Reproduce the entries below exactly, but only from the line containing "# the make line" to the line containing "export DESIGN_NAME = donkeyScreen", inclusive.

[[ Exercise data open ]]

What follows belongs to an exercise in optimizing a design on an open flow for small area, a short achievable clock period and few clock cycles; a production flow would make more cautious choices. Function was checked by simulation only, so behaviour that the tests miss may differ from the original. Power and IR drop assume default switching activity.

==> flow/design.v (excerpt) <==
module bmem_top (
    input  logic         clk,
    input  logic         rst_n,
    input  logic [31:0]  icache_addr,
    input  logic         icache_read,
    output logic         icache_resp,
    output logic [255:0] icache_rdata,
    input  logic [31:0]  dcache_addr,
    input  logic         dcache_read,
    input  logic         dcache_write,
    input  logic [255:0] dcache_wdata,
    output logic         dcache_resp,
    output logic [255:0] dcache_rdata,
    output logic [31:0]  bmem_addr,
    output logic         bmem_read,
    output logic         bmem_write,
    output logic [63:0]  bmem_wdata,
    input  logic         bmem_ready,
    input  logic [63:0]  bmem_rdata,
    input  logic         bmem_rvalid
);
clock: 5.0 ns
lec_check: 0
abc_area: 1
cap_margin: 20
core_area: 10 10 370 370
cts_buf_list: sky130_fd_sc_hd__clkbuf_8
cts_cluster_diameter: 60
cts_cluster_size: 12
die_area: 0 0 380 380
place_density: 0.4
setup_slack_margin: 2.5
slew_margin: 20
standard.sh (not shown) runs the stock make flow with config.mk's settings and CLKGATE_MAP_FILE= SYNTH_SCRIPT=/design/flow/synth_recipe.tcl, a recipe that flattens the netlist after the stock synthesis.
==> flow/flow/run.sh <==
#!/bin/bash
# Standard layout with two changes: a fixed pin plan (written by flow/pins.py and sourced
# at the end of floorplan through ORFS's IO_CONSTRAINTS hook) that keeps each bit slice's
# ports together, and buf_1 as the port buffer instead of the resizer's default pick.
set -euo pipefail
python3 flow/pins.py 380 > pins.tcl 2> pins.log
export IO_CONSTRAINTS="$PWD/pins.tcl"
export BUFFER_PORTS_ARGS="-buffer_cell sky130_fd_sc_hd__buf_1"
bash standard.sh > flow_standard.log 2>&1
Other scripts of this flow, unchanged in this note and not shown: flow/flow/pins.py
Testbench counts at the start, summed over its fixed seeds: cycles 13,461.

[[ Exercise data closed ]]
[[ Exercise data open ]]

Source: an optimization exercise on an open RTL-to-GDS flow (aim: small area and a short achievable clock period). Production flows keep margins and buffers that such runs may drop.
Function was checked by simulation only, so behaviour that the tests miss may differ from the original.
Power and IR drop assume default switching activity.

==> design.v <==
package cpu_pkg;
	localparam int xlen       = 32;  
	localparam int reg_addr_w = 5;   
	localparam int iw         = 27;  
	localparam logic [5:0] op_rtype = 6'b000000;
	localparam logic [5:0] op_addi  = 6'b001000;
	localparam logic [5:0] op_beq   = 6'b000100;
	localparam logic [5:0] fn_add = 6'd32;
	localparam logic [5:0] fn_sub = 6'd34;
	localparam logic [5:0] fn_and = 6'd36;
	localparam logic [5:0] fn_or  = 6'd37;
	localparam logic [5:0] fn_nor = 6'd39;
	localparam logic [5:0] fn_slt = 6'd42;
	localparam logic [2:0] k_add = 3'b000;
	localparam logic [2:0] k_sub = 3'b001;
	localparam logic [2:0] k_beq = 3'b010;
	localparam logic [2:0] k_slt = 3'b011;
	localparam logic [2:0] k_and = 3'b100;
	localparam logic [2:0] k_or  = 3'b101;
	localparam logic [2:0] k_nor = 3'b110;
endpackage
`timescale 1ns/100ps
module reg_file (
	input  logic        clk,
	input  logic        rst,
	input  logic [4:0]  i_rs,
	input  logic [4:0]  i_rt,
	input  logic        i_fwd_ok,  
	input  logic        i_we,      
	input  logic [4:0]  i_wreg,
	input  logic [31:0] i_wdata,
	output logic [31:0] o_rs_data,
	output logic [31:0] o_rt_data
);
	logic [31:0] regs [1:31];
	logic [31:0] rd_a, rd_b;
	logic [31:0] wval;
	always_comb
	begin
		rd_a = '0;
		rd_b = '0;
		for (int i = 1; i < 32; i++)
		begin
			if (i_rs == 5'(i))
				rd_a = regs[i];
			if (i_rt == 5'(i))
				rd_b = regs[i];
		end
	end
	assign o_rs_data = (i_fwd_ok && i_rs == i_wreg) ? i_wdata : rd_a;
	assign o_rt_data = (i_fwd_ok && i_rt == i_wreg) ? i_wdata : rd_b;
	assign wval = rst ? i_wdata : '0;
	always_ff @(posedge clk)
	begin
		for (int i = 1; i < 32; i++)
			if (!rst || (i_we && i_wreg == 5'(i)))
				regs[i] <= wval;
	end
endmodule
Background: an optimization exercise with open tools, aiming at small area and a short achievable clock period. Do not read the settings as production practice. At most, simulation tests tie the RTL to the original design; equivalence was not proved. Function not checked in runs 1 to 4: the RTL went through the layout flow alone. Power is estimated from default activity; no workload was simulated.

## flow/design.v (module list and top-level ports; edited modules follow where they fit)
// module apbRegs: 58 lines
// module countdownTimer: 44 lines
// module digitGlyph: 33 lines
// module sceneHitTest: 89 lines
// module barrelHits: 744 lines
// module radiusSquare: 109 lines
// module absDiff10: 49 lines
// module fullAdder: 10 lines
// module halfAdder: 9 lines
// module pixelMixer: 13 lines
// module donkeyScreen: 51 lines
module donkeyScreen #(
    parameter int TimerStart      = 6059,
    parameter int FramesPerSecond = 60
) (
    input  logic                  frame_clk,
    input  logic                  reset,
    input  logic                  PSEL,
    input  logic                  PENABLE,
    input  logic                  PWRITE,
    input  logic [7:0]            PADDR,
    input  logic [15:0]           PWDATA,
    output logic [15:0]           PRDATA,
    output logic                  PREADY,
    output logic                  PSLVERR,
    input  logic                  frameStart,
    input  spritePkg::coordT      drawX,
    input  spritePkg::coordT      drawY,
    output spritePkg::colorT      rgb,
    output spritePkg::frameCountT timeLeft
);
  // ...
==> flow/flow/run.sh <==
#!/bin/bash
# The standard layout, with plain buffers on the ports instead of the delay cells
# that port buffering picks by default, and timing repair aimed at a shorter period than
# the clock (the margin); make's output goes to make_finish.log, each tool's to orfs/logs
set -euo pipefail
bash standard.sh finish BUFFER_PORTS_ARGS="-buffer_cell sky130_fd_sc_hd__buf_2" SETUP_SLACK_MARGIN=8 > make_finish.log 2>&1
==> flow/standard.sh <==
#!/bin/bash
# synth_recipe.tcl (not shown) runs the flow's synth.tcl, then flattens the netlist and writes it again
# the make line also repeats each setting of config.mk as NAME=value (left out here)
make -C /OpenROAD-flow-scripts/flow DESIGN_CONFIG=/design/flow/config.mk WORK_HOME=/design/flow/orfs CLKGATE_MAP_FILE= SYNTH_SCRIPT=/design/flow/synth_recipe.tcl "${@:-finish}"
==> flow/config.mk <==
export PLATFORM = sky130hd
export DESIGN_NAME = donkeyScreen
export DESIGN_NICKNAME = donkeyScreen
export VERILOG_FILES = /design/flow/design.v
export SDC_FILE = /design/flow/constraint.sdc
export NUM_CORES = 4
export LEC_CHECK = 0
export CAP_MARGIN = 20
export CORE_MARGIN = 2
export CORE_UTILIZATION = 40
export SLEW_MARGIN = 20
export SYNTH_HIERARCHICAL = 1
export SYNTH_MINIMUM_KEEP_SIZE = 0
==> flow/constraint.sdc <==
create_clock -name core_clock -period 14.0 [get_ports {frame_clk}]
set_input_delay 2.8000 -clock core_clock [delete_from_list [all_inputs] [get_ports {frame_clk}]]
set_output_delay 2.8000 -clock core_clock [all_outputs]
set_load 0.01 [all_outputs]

[[ Exercise data closed ]]

Exercise answer:
# the make line also repeats each setting of config.mk as NAME=value (left out here)
make -C /OpenROAD-flow-scripts/flow DESIGN_CONFIG=/design/flow/config.mk WORK_HOME=/design/flow/orfs CLKGATE_MAP_FILE= SYNTH_SCRIPT=/design/flow/synth_recipe.tcl "${@:-finish}"
==> flow/config.mk <==
export PLATFORM = sky130hd
export DESIGN_NAME = donkeyScreen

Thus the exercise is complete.